The Ins and Outs of Adding New Territories

Building a philosophy on new territory growth is vital, and it can start as early as installing the first piece of equipment or before the first brew was created.

Before starting his brewery in 2012, Zak Koga of Karben4 expected to see the overall beer market push toward national and then retract back to regional in the grand scheme.

“I think we are starting to see that focus on regional relevance and I think that brands being super-regional at most is the most sustainable state for a sustained craft beer market,” he said. “There simply is not enough room for 2,000 breweries to be nationwide and the legacy of beer is that it is unique from place to place.”

Based in Madison, Wisconsin, Karben4 just recently expanded into all of Wisconsin, with plans to stay at that level to make sure they can service its local markets appropriately.

“We have taken a deliberate stance on organically growing into new markets,” said Koga, one of the brewery’s co-founders. “We have artificially restricted our growth over our short five year history to make sure that any given market is already requesting our beer before we enter the market.”

That strategy has seen the brewery move from 675 barrels in 2013 to more than 10,000 in 2017.

Jerry Gnagy of Kentucky’s Against The Grain Brewery said he’s always wanted beer to be distributed to places he would want to go and having fellow breweries in the area of a market that the brewery is researching to enter to be able to work with on collaborations and get insight into that area.
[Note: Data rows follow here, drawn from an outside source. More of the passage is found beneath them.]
**config.mk**
```make
export PLATFORM = sky130hd
export DESIGN_NAME = flow_table_arbiter
export DESIGN_NICKNAME = d
export VERILOG_FILES = /design/src/rtl/flow_table_arbiter_pkg.sv /design/src/rtl/arb_rd_tag_pipe.sv /design/src/rtl/flow_table_arbiter.sv
export SDC_FILE = /design/constraint.sdc
export NUM_CORES = 1
export LEC_CHECK = 0
export CORE_MARGIN = 4
export CORE_UTILIZATION = 38
export CTS_BUF_LIST = sky130_fd_sc_hd__clkbuf_16
export DETAILED_ROUTE_END_ITERATION = 8
export PLACE_DENSITY = 0.77
export SYNTH_ARGS = -nofsm -noshare
export SYNTH_HDL_FRONTEND = slang
export SYNTH_HIERARCHICAL = 1
export SYNTH_SLANG_ARGS = --single-unit
```
**constraint.sdc**
```tcl
create_clock -name clk -period 11 [get_ports clk]
set_clock_uncertainty 0.05 [all_clocks]
set_input_delay 2.2 -clock clk [delete_from_list [all_inputs] [get_ports clk]]
set_output_delay 2.2 -clock clk [all_outputs]
set_load 0.02 [all_outputs]
```
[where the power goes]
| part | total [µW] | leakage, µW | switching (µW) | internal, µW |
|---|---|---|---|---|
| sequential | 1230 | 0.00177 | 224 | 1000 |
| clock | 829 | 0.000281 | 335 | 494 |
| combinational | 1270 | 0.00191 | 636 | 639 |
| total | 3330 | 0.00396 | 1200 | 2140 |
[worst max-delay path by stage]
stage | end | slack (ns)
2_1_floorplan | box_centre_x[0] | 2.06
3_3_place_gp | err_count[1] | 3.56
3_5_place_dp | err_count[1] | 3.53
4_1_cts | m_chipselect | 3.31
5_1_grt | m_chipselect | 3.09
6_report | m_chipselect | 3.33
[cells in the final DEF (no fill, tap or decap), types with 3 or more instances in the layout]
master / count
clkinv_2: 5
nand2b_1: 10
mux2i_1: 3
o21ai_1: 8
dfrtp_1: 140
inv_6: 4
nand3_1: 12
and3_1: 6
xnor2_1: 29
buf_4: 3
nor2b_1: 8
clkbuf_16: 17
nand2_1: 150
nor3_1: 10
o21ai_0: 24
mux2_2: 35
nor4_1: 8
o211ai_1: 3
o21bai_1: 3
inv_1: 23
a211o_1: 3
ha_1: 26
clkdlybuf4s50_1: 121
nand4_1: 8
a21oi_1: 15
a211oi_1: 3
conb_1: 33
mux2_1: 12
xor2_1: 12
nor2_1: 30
“With all the craziness in the beer market over the last 10 years, I feel more confident in growing slowly and organically in 15 different markets than pushing beer hard into two or three and having to rely other people to hard sell it,” said Nagy, who a co-founder of the brewery.
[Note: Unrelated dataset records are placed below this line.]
--- src/rtl/gate_tt_sweeper.sv ---
// ============================================================================
//  Module   : gate_tt_sweeper
//  Function : Steps a small combinational gate through every input vector and
//             captures its truth table. Optional golden compare: GTS_COMPARE_EN.
//  Revision : 1.0
// ============================================================================
`default_nettype none

module gate_tt_sweeper #(
    parameter int                   N_IN       = 3,
    parameter int                   SETTLE_CYC = 1,
    parameter logic [2**N_IN-1:0]   EXPECT     = 8'h57
) (
    input  logic                clk,
    input  logic                rst_n,
    input  logic                start,
    output logic [N_IN-1:0]     vec_out,
    input  logic                resp_in,
    output logic                busy,
    output logic                done,
    output logic [2**N_IN-1:0]  tt_out,
    output logic                pass
);

    localparam int              c_tt_w        = 2**N_IN;
    localparam logic [1:0]      c_s_idle      = 2'd0;
    localparam logic [1:0]      c_s_settle    = 2'd1;
    localparam logic [1:0]      c_s_sample    = 2'd2;
    localparam logic [1:0]      c_s_done      = 2'd3;
    localparam logic [N_IN-1:0] c_last_idx    = '1;
    localparam logic [3:0]      c_settle_last = 4'(SETTLE_CYC - 1);

    logic [1:0]        r_state;
    logic [1:0]        w_state_next;
    logic [N_IN-1:0]   r_idx;
    logic [3:0]        r_cnt;
    logic [c_tt_w-1:0] r_shadow;
    logic [c_tt_w-1:0] w_shadow_next;
    logic              w_last_sample;

    // State register
    always_ff @(posedge clk or negedge rst_n) begin
        if (!rst_n) begin
            r_state <= c_s_idle;
        end else begin
            r_state <= w_state_next;
        end
    end

    // Next-state logic
    always_comb begin
        w_state_next = r_state;
        case (r_state)
            c_s_idle:   if (start) w_state_next = c_s_settle;
            c_s_settle: if (r_cnt == c_settle_last) w_state_next = c_s_sample;
            c_s_sample: w_state_next = (r_idx == c_last_idx) ? c_s_done : c_s_settle;
            default:    w_state_next = c_s_idle;
        endcase
    end

    // Output decode
    always_comb begin
        busy = 1'b0;
        done = 1'b0;
        case (r_state)
            c_s_settle: busy = 1'b1;
            c_s_sample: busy = 1'b1;
            c_s_done:   done = 1'b1;
            default:    ;
        endcase
    end

    // The final sample and the table publish share one edge, so the published
    // value must already include the bit being sampled.
    always_comb begin
        w_shadow_next        = r_shadow;
        w_shadow_next[r_idx] = resp_in;
    end

    assign w_last_sample = (r_state == c_s_sample) && (r_idx == c_last_idx);

    always_ff @(posedge clk or negedge rst_n) begin
        if (!rst_n) begin
            r_idx    <= '0;
            r_cnt    <= '0;
            r_shadow <= '0;
            vec_out  <= '0;
            tt_out   <= '0;
        end else begin
            case (r_state)
                c_s_idle: begin
                    if (start) begin
                        r_shadow <= '0;
                        r_idx    <= '0;
                        vec_out  <= '0;
                        r_cnt    <= '0;
                    end
                end
                c_s_settle: begin
                    if (r_cnt != c_settle_last) r_cnt <= r_cnt + 4'd1;
                end
                c_s_sample: begin
                    r_shadow <= w_shadow_next;
                    if (w_last_sample) begin
                        tt_out <= w_shadow_next;
                    end else begin
                        r_idx   <= r_idx + 1'b1;
                        vec_out <= r_idx + 1'b1;
                        r_cnt   <= '0;
                    end
                end
                default: ;
            endcase
        end
    end

`ifdef GTS_COMPARE_EN
    always_ff @(posedge clk or negedge rst_n) begin
        if (!rst_n) begin
            pass <= 1'b0;
        end else if (w_last_sample) begin
            pass <= (w_shadow_next == EXPECT);
        end
    end
`else
    assign pass = 1'b0;
`endif

endmodule

`default_nettype wire

--- config.mk ---
export PLATFORM = sky130hd
export DESIGN_NAME = gate_tt_sweeper
export DESIGN_NICKNAME = d
export VERILOG_FILES = /design/src/rtl/gate_tt_sweeper.sv
export SDC_FILE = /design/constraint.sdc
export NUM_CORES = 1
export LEC_CHECK = 0
export ABC_AREA = 1
export CAP_MARGIN = 10
export CORE_MARGIN = 2
export CORE_UTILIZATION = 43
export CTS_CLUSTER_DIAMETER = 80
export DETAILED_ROUTE_END_ITERATION = 7
export SLEW_MARGIN = 25
export SYNTH_ARGS = -nofsm -noshare
export SYNTH_HDL_FRONTEND = slang
export SYNTH_SLANG_ARGS = --single-unit
--- constraint.sdc ---
create_clock -name clk -period 3.15 [get_ports clk]
set_input_delay 0.7875 -clock clk [delete_from_list [all_inputs] [get_ports clk]]
set_output_delay 0.7875 -clock clk [all_outputs]
set_load 0.03 [all_outputs]
==> run_results.csv, run 1 <==
group,metric,value,unit
grt,track_usage,0.170,
clocking,numCtsBuffers,3,
die,die_y,61.6,um
synth,synth-seq-cells,25,
critical_path,reg2reg_setup_slack,1.34,ns
critical_path,worst_r2r_endpoint,"r_idx[1]$_DFFE_PN0P_",
grt,grt_pass1_vias,1070,
synth,avgSynthCellArea,8.10,um^2
cells_and_area,layout_commonest_cell,"nand2_1",
cells_and_area,drive_gt1_frac,0.110,
sta,fin_crit_sh,0.827,
sta,hold_violations,0,
routing,vias,1170,
routing,avgViaCountPerCell,4.98,
die,core,3100,um^2
critical_path,critical_path_class,"flop to output port",
critical_path,timing.rr.start,"r_idx[0]$_DFFE_PN0P_",
cells_and_area,nets,205,
routing,drtIter0Drc,61,
sta,fmax,384,MHz
min_path,hold_end,"r_shadow[1]$_DFFE_PN0P_",
die,pin_count,18,
clocking,clockBufferDepth,2,
synth,synth_warnings,0,
critical_path,cp.arrival,1.82,ns
place,hpwl,1980,um
critical_path,worstPathRequired,2.36,ns
place,port_buffers,16,
sta,final_max_slew_viol_count,0,
synth,synth_cell_type_count,25,
cells_and_area,stdcell_count,235,
routing,firstDrtPassIters,4,
min_path,hold_start,"r_shadow[1]$_DFFE_PN0P_",
clocking,cts_root_buf,"clkbuf_4",
routing,drc,0,
grt,overflow,0,
cells_and_area,fillers,326,
clocking,cts.sinks,25,
clocking,holdBufCountCts,0,
routing,wl_per_cell,11.6,um
cells_and_area,synthToLayoutAreaGrowth,14.0,%
power_and_ir_drop,power_density,625,nW/um^2
sta,rsz0062_at_grt,"false",
sta,max_slew.worst_pin.slew,0.513,ns
routing,routed_wl,2720,um
cells_and_area,antenna_cells,0,
flow_run,cap_violations,0,
place,place_ws,0.894,ns
clocking,cts_setup_buffers,0,
min_path,whs_path_depth,2,
critical_path,start_kind,"flop",
clocking,htreeDepth,1,
synth,yosys-top-cells-area,"dfrtp_1, nand2_1, nand3_1, ha_1, inv_1",
critical_path,path_max_fanout,7,
sta,maxSlewHeadroom,0.658,
sta,fin_ws,0.546,ns
sta,skew,0.00406,ns
clocking,clk_latency,0.31,ns
synth,syn_area,1430,um^2
power_and_ir_drop,vdd.ir_drop.worst,0.213,mV
grt,grt_max_degree,26,
synth,yosysSeqAreaShare,0.439,
sta,setup_violations,0,
place,place.gp.congestion,0.800,
synth,synth_cells,176,
routing,ant_nets,0,
die,rows,20,
place,dp.cells,231,
clocking,clk_pin_slew,0.13,ns
clocking,cts_tree,"built",
synth,yosysTopAreaCell,"dfrtp_1",
grt,grt_pass1_wl,4670,um
die,dieArea,3790,um^2
die,start_util,0.459,
grt,antenna_found_initial,0,
critical_path,r2r_cells,6,
sta,period_needed,2.60,ns
synth,syn-num-nets,189,
critical_path,cp-end-kind,"output port",
synth,yosys.area.top_type_share,0.439,
sta,fin_setup_tns,0,ns
outcome,status,"finished clean",
power_and_ir_drop,leakage,0.828,nW
clocking,ctsResizeCount,0,
die,die_x,61.6,um
min_path,hold_path.class,"flop to flop",
cells_and_area,final_cell_mix,"nand2_1, nand3_1, dfrtp_1",
-- flip-flops by register name (all words and copies together), names as in the netlist --
| name | cells |
|---|---|
| r_shadow | 8 |
| tt_out | 8 |
| r_state | 2 |
| r_cnt | 4 |
| r_idx | 3 |
-- how the worst max path moves through the flow --
stage / endpoint / cells after the start / slack, ns / start
after floorplan: busy / 2 / 1.45 / r_state[0]$_DFFE_PN0P_
final: busy / 3 / 0.55 / r_state[0]$_DFFE_PN0P_
after global placement: busy / 3 / 0.93 / r_state[0]$_DFFE_PN0P_
after CTS: busy / 3 / 0.53 / r_state[0]$_DFFE_PN0P_
after detailed placement: busy / 3 / 0.89 / r_state[0]$_DFFE_PN0P_
after global routing: busy / 3 / 0.44 / r_state[0]$_DFFE_PN0P_
-- through the flow --
step	util	hold WS [ns]	instance area, um^2	total power, mW
after floorplan	-	0.440	1430	0.778
after global placement	0.515	0.455	1600	0.874
after detailed placement	0.515	0.464	1600	0.884
after CTS	0.523	0.499	1620	1.03
after global routing	0.523	0.523	1620	1.10
final	0.523	0.496	1620	1.01
-- area by class of cell --
type                    instances  area [um^2]  area share
inverters                      24         92.6      0.0570
well taps                      44         55.1      0.0339
repair buffers                 17          168       0.103
clock buffers                   4         26.3      0.0162
flip-flops and latches         25          626       0.385
multi-input cells             121          657       0.404
-- Yosys cell counts --
master / n
xor2_1: 1
a21oi_2: 1
dfrtp_1: 25
o21ai_0: 2
inv_4: 1
nand3_2: 1
conb_1: 1
o21ai_1: 6
buf_4: 3
buf_6: 2
o21bai_2: 1
o211ai_1: 1
buf_2: 1
inv_2: 7
ha_1: 9
nor2_2: 1
inv_1: 16
o21ai_2: 1
nor2_1: 1
nand2_2: 3
nor2_4: 1
nand3_1: 27
o21bai_1: 2
nand4_1: 9
nand2_1: 53
-- cell families after synthesis --
family                   count (synthesis)  synth area share
AND/OR/NAND/NOR                         96             0.309
buffers and inverters                   30             0.100
flip-flops                              25             0.439
AO/OA/AOI/OAI                           14            0.0641
adder cells (fa/ha/maj)                  9            0.0790
XOR/XNOR                                 1           0.00615
other                                    1           0.00263
-- power by group --
part | leakage [nW] | switching, mW | internal (mW) | total (mW)
sequential | 0.308 | 0.0621 | 0.362 | 0.424
clock | 0.0150 | 0.0918 | 0.0495 | 0.141
combinational | 0.506 | 0.294 | 0.156 | 0.450
total | 0.828 | 0.448 | 0.567 | 1.01
-- critical path, cell delays in order, from the launching register on --
cell             delay [ns]
dfrtp_1                0.47
inv_1                  0.10
ha_1                   0.28
clkdlybuf4s50_1        0.66
-- routing by layer --
metal	part of all wire	up-vias	track usage	wire length, um
met1	0.49	544	0.223	1340
met2	0.45	21	0.272	1230
met4	0.017	0	0.0729	46
met3	0.038	4	0.0336	104
met5	0	-	0	0
li1	-	601	-	-
(Power assumes the default switching activity.)
==> run 2, diff against run 1 <==
--- a/config.mk
+++ b/config.mk
@@ -11,6 +11,7 @@
 export CORE_UTILIZATION = 43
 export CTS_CLUSTER_DIAMETER = 80
 export DETAILED_ROUTE_END_ITERATION = 7
+export PLACE_DENSITY = 0.67
 export SLEW_MARGIN = 25
 export SYNTH_ARGS = -nofsm -noshare
 export SYNTH_HDL_FRONTEND = slang
==> constraint.sdc (replaced) <==
create_clock -name clk -period 2.35 [get_ports clk]
set_input_delay 0.5875 -clock clk [delete_from_list [all_inputs] [get_ports clk]]
set_output_delay 0.5875 -clock clk [all_outputs]
set_load 0.03 [all_outputs]
==> run 2 against run 1 <==
Sequential power is 35% higher. Sequential cell count stayed put. Critical path depth is 2 lower. Wire length is 4.7% higher. Critical path type unchanged. Largest cell class unchanged.
==> run_results.csv, run 2 (same netlist as run 1, synthesis figures left out) <==
group,metric,value,unit
routing,firstDrtPassIters,4,
cells_and_area,antenna_cells,0,
sta,max_slew.worst_pin.slew,0.527,ns
power_and_ir_drop,leakage,0.831,nW
critical_path,start_kind,"flop",
place,place.gp.congestion,0.780,
sta,rsz0062_at_grt,"false",
sta,maxSlewHeadroom,0.649,
power_and_ir_drop,total_power,1.37,mW
power_and_ir_drop,power_frac_comb,0.439,
die,rows,20,
clocking,numCtsBuffers,3,
power_and_ir_drop,p_int,0.747,mW
die,dieArea,3790,um^2
clocking,holdBufCountCts,0,
critical_path,cp.arrival,1.69,ns
clocking,cts.sinks,25,
place,place_ws,0.269,ns
sta,period_needed,2.27,ns
power_and_ir_drop,power_frac_clock,0.141,
power_and_ir_drop,vdd.ir_drop.worst,0.324,mV
routing,drtIter0Drc,58,
cells_and_area,stdcell_count,235,
sta,fin_crit_sh,0.967,
critical_path,critical-path-top-delay-family,"buffers and inverters",
cells_and_area,nets,205,
clocking,clk_pin_slew,0.15,ns
grt,grt_pass1_wl,4820,um
critical_path,worstPathRequired,1.76,ns
clocking,cts_tree,"built",
grt,antenna_found_initial,0,
sta,hold_violations,0,
die,pin_count,18,
critical_path,crit_buf_inv,1,
power_and_ir_drop,netSwitchingFraction,0.453,
critical_path,worst-path-stages,1,
die,start_util,0.459,
clocking,cts_root_buf,"clkbuf_4",
routing,ant_nets,0,
die,die_y,61.6,um
critical_path,worstPathCellList,"clkdlybuf4s50_1",
min_path,whs_path_depth,2,
die,die_x,61.6,um
cells_and_area,layout_commonest_cell,"nand2_1",
routing,drc,0,
grt,overflow,0,
place,port_buffers,16,
sta,fin_ws,0.0767,ns
critical_path,cp-end-kind,"output port",
critical_path,path_max_fanout,10,
clocking,htreeDepth,1,
grt,grt_pass1_vias,1096,
cells_and_area,fillers,318,
clocking,clk_latency,0.32,ns
critical_path,critical_path_class,"flop to output port",
routing,avgViaCountPerCell,5.10,
cells_and_area,finish.utilization,0.524,
cells_and_area,synthToLayoutAreaGrowth,14.0,%
sta,fin_setup_tns,0,ns
routing,vias,1198,
power_and_ir_drop,power_density,841,nW/um^2
die,core,3100,um^2
sta,setup_violations,0,
sta,final_max_slew_viol_count,0,
cells_and_area,drive_gt1_frac,0.120,
place,dp.cells,231,
grt,track_usage,0.171,
place,place_area,1600,um^2
clocking,clockBufferDepth,2,
power_and_ir_drop,p_seq_frac,0.420,
critical_path,slowest_delay,0.75,ns
critical_path,r2r_cells,8,
critical_path,cp_slowest_cell,"clkdlybuf4s50_1",
cells_and_area,final_cell_mix,"nand2_1, nand3_1, dfrtp_1",
sta,hold_ws,0.493,ns
power_and_ir_drop,power.switching,0.620,mW
place,hpwl,2020,um
clocking,cts_setup_buffers,0,
min_path,hold_path.class,"flop to flop",
cells_and_area,fin_area,1630,um^2
cells_and_area,reg.largest.list,"r_shadow x8, tt_out x8, r_cnt x4",
sta,skew,0.0176,ns
sta,fmax,440,MHz
routing,wl_per_cell,12.1,um
flow_run,cap_violations,0,
grt,grt_max_degree,26,
outcome,status,"finished clean",
routing,routed_wl,2850,um
-- run 2: routing by layer --
metal,wire (um),vias to the layer above,track usage
met1,1380,563,0.254
met4,31,0,0.0578
met3,96,5,0.0189
met2,1340,32,0.259
li1,-,598,-
met5,0,-,0
-- run 2: timing repair --
item | CTS | global route
gates resized for setup | 1 | 1
gates cloned | 0 | 0
endpoints found under the setup margin | 1 | 1
-- run 2: final cells by class --
class	count	area, um^2	area share
clock buffers	3	22.5	0.0139
clock inverters	1	5.00	0.00308
multi-input cells	121	657	0.404
flip-flops and latches	25	627	0.386
well taps	44	55.1	0.0339
repair buffers	17	166	0.102
inverters	24	92.6	0.0570
-- run 2: worst paths after layout --
path	start	to	slack, ns
worst max-delay path	r_idx[2]$_DFFE_PN0P_	vec_out[2]	0.08
worst min-delay path	r_shadow[4]$_DFFE_PN0P_	r_shadow[4]$_DFFE_PN0P_	0.49
worst max register to register	r_idx[1]$_DFFE_PN0P_	r_cnt[0]$_DFFE_PN0P_	0.59
worst min register to register	r_shadow[4]$_DFFE_PN0P_	r_shadow[4]$_DFFE_PN0P_	0.49
max in group asynchronous	rst_n	r_shadow[3]$_DFFE_PN0P_	1.49
min in group asynchronous	rst_n	r_shadow[5]$_DFFE_PN0P_	0.60
-- run 2: power groups by stage --
stage	combinational (mW)	clock [mW]	sequential, mW
floorplan	0.468	0	0.575
global placement	0.598	0	0.570
detailed placement	0.610	0	0.579
CTS	0.602	0.198	0.570
global route	0.669	0.216	0.586
finish	0.600	0.193	0.574
==> run 3, diff against run 2 <==
==> constraint.sdc (replaced) <==
create_clock -name clk -period 2.35 [get_ports clk]
set_input_delay 0.5875 -clock clk [delete_from_list [all_inputs] [get_ports clk]]
set_output_delay 0.5875 -clock clk [all_outputs]
set_load 0.005 [all_outputs]
==> run 3 against run 2 <==
Design area about the same. Wire length is 0.39% higher. Worst setup slack better by 0.017 ns. Critical path type unchanged. Largest power group is now sequential cells. Highest routed layer unchanged. Sequential cell count unchanged.
==> run_results.csv, run 3 (same netlist as run 1, synthesis figures left out) <==
group,metric,value,unit
place,hpwl,2080,um
sta,fin_crit_sh,0.960,
cells_and_area,antenna_cells,0,
critical_path,slowest_delay,0.49,ns
routing,drc,0,
critical_path,crit_buf_inv,2,
routing,avgViaCountPerCell,5.01,
critical_path,r2r_cells,8,
critical_path,worstPathRequired,1.76,ns
die,core,3100,um^2
cells_and_area,drive_gt1_frac,0.110,
cells_and_area,reg.largest.list,"r_shadow x8, tt_out x8, r_cnt x4",
power_and_ir_drop,p_seq_frac,0.441,
flow_run,cap_violations,0,
routing,routed_wl,2860,um
power_and_ir_drop,netSwitchingFraction,0.415,
grt,grt_pass1_wl,5000,um
power_and_ir_drop,p_int,0.759,mW
power_and_ir_drop,power_density,798,nW/um^2
sta,maxSlewHeadroom,0.623,
clocking,clockBufferDepth,2,
power_and_ir_drop,power_frac_clock,0.154,
critical_path,cp.arrival,1.67,ns
critical_path,worst_r2r_endpoint,"r_cnt[0]$_DFFE_PN0P_",
clocking,cts_root_buf,"clkbuf_4",
clocking,htreeDepth,1,
critical_path,cp-end-kind,"output port",
clocking,ctsResizeCount,0,
routing,drtIter0Drc,38,
sta,fin_setup_tns,0,ns
power_and_ir_drop,vdd.ir_drop.worst,0.243,mV
critical_path,worstPathCellList,"inv_1 > ha_1 > clkdlybuf4s50_1",
clocking,cts_tree,"built",
clocking,clk_pin_slew,0.14,ns
min_path,hold_end,"r_shadow[1]$_DFFE_PN0P_",
clocking,cts.sinks,25,
routing,ant_nets,0,
sta,rsz0062_at_grt,"false",
place,place.gp.congestion,0.817,
power_and_ir_drop,leakage,0.828,nW
sta,final_max_slew_viol_count,0,
sta,fmax,443,MHz
sta,max_slew.worst_pin.slew,0.566,ns
die,start_util,0.459,
grt,antenna_found_initial,0,
die,pin_count,18,
sta,hold_violations,0,
outcome,status,"finished clean",
critical_path,critical-path-top-delay-family,"buffers and inverters",
grt,grt_pass1_vias,1148,
cells_and_area,nets,205,
critical_path,path_max_fanout,7,
die,die_x,61.6,um
grt,overflow,0,
grt,grt_max_degree,26,
clocking,holdBufCountCts,0,
clocking,clk_latency,0.32,ns
routing,vias,1177,
place,port_buffers,16,
clocking,numCtsBuffers,3,
min_path,whs_path_depth,2,
critical_path,timing.rr.start,"r_idx[0]$_DFFE_PN0P_",
cells_and_area,final_cell_mix,"nand2_1, nand3_1, dfrtp_1",
cells_and_area,synthToLayoutAreaGrowth,14.0,%
die,dieArea,3790,um^2
min_path,hold_path.class,"flop to flop",
sta,period_needed,2.26,ns
critical_path,cp_slowest_cell,"clkdlybuf4s50_1",
die,rows,20,
power_and_ir_drop,total_power,1.30,mW
cells_and_area,regArea,626,um^2
critical_path,reg2reg_setup_slack,0.55,ns
routing,firstDrtPassIters,4,
grt,track_usage,0.178,
critical_path,start_kind,"flop",
routing,wl_per_cell,12.2,um
min_path,hold_start,"r_shadow[1]$_DFFE_PN0P_",
critical_path,critical_path_class,"flop to output port",
sta,skew,0.000621,ns
cells_and_area,layout_commonest_cell,"nand2_1",
clocking,cts_setup_buffers,0,
power_and_ir_drop,power_frac_comb,0.405,
cells_and_area,fillers,322,
die,die_y,61.6,um
power_and_ir_drop,power.switching,0.537,mW
critical_path,critPathLaunch,"r_state[0]$_DFFE_PN0P_",
cells_and_area,multiInputGateArea,657,um^2
sta,setup_violations,0,
## run 3: worst max path at each step
stage	to	cells after the start
3_5_place_dp	r_idx[1]$_DFFE_PN0P_	5
4_1_cts	busy	3
3_3_place_gp	busy	3
6_report	busy	3
2_1_floorplan	busy	2
5_1_grt	busy	3
## run 3: worst reg2reg max path, delay by kind of cell, from the launching register on
family,cells,cell delay (ns)
and+or+nand+nor,5,0.63
DFF,1,0.55
buffers and inverters,1,0.07
adders and majority gates,2,0.46
## run 3: metal layers
layer / vias to the layer above / routed length (um) / GRT usage
met5: - / 0 / 0
met4: 0 / 42 / 0.0669
met3: 5 / 90 / 0.0252
met2: 17 / 1350 / 0.292
met1: 558 / 1370 / 0.238
li1: 597 / - / -
## run 3: per-stage QoR
stage,hold WS (ns),cells,instance area (um^2),setup slack (ns),util
floorplan,0.292,176,1430,0.983,-
global placement,0.452,231,1600,0.507,0.515
detailed placement,0.465,231,1600,0.430,0.515
CTS,0.500,235,1620,0.0933,0.523
global route,0.511,235,1620,0.00221,0.523
finish,0.499,235,1620,0.0938,0.523
## run 3: power by group through the flow
| stage | logic, mW | registers (mW) | clock network (mW) |
|---|---|---|---|
| after floorplan | 0.416 | 0.537 | 0 |
| final | 0.525 | 0.571 | 0.199 |
| after global routing | 0.595 | 0.583 | 0.221 |
| after detailed placement | 0.524 | 0.579 | 0 |
| after CTS | 0.528 | 0.570 | 0.201 |
| after global placement | 0.513 | 0.571 | 0 |
## run 3: area by class of cell
class	instances	area share
timing repair buffer	17	0.103
inverter	24	0.0570
sequential	25	0.385
clock buffer	4	0.0162
tap	44	0.0339
multi-input combinational	121	0.404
Against The Grain looks at breweries that are in the area, what other distributed brands there are on shelves and along with looking at how those breweries move product and the longevity of the brands to help guide what the Louisville-based brewery does for future market growth.

“In person is the best way to both get a feel for what the new market is like but more importantly to establish a good relationship with your importer or distributor,” he said. “That relationship is extremely important.”

In Salem, Virginia, Parkway Brewing recently made a new venture into Ohio as its third state to add product to after adding North Carolina as its first outpost.

Sam Sadovnic, the Lead Brewer for Parkway, said that discussions began with a distributor who asked about the brewery coming into the area.

“He had a friend that loved the beer and they thought we would do well in Ohio,” Sadovnic said. “They came to us and showed what they could do for us. We thought it would be a good fit.”

Parkway officials wanted to see how the distributor would focus on the brewery’s products along with what else is in their portfolio and how the distributor would work with the brewery.

“Quality is a first consideration,” Sadovnic said. “Storing the product, working it through their inventory. We wanted to see them excited about the product and how they worked with their reps.”

Gnagy chose areas mostly by those importers or distributors who have continually asked for Against The Grain products and also have similar brands in their portfolio.

“If we can make something work, we will usually find a way to do it,” he said.